THE PROBLEM. Repeat the lines below exactly as written, please, from the line with "fill,3085,18400" to the line with "18.34 | 38.2 |", both lines included, and no others.

___ ENTRIES SUPPLIED ___

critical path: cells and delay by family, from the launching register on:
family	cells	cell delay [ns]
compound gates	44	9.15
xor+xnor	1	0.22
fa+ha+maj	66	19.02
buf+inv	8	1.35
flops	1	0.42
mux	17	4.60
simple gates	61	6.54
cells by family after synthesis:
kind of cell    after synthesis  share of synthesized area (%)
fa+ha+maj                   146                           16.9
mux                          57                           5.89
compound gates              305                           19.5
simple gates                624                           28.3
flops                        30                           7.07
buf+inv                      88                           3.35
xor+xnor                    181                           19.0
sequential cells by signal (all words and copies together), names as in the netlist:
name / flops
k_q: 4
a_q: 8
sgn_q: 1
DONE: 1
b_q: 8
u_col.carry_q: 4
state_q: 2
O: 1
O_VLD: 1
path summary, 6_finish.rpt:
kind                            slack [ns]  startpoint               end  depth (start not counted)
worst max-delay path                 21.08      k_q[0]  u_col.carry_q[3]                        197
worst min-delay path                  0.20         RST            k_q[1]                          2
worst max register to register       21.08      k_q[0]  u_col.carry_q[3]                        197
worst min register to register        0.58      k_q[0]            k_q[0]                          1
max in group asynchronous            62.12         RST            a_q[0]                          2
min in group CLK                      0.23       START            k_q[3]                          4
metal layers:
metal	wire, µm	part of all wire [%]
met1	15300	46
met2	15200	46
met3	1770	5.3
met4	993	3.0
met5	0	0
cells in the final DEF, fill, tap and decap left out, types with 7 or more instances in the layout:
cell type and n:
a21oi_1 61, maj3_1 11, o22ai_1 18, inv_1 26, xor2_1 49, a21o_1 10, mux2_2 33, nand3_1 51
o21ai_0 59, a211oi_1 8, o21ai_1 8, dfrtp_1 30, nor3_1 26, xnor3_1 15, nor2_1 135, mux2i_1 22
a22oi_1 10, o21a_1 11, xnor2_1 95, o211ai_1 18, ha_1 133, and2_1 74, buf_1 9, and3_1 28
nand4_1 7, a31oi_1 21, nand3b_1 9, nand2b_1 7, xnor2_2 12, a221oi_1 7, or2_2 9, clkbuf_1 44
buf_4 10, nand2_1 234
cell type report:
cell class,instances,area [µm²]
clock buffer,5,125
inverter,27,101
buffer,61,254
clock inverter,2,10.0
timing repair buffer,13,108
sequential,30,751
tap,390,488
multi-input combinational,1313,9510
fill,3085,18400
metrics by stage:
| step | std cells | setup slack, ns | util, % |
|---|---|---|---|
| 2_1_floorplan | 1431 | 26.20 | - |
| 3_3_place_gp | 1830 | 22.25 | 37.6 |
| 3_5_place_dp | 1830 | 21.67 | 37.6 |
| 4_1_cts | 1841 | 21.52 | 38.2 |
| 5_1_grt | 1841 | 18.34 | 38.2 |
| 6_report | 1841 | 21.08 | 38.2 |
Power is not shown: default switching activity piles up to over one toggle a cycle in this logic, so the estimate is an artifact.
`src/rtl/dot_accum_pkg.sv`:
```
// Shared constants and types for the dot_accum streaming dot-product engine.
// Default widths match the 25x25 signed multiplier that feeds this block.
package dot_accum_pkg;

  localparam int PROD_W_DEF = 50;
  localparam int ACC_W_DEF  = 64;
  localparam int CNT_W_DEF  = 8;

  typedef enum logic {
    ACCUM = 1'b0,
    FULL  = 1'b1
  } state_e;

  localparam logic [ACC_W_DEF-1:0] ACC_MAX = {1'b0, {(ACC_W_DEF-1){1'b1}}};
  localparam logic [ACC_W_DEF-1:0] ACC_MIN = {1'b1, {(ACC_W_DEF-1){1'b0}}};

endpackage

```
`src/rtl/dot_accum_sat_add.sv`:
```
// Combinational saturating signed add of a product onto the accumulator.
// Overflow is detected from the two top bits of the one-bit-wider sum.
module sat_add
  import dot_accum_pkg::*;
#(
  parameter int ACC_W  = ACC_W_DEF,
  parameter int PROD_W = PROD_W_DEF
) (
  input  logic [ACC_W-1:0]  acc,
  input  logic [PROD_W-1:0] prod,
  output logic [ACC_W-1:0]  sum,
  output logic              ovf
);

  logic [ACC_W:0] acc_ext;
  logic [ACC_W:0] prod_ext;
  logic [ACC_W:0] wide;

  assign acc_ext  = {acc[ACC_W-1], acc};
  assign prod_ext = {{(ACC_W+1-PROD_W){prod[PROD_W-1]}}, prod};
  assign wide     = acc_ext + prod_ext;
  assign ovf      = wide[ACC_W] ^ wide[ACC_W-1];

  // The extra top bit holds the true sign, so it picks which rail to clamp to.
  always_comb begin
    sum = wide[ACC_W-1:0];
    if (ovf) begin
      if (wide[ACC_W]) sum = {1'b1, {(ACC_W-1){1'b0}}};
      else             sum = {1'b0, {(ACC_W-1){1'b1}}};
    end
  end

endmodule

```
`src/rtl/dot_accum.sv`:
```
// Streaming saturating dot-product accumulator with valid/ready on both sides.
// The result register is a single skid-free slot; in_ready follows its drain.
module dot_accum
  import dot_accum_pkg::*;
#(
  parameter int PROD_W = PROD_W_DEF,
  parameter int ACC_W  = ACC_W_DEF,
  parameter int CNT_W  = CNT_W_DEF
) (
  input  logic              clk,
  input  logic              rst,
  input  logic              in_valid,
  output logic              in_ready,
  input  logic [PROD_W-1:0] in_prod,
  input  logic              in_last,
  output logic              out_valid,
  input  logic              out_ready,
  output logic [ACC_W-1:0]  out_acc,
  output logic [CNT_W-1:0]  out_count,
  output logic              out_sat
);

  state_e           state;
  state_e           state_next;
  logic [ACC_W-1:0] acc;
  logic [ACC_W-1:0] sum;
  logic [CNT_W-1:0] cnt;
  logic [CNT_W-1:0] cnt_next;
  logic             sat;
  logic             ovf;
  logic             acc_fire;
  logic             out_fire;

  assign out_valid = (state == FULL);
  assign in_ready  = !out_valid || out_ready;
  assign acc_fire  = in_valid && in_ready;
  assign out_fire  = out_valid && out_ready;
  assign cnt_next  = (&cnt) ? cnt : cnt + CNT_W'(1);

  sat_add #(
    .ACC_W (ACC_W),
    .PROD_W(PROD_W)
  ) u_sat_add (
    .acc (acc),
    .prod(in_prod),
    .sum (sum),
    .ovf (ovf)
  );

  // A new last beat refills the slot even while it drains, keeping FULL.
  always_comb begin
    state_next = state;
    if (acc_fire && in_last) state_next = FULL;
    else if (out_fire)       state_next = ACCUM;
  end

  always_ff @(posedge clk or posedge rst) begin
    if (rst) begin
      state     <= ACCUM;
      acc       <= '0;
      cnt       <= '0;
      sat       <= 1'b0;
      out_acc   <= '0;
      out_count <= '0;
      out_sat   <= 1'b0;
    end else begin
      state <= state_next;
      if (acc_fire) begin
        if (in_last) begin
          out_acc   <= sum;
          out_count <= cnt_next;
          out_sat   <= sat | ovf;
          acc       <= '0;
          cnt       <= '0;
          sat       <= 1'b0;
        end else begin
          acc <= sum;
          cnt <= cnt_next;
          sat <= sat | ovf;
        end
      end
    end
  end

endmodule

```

___

SOLVED EXERCISE.
fill,3085,18400
metrics by stage:
| step | std cells | setup slack, ns | util, % |
|---|---|---|---|
| 2_1_floorplan | 1431 | 26.20 | - |
| 3_3_place_gp | 1830 | 22.25 | 37.6 |
| 3_5_place_dp | 1830 | 21.67 | 37.6 |
| 4_1_cts | 1841 | 21.52 | 38.2 |
| 5_1_grt | 1841 | 18.34 | 38.2 |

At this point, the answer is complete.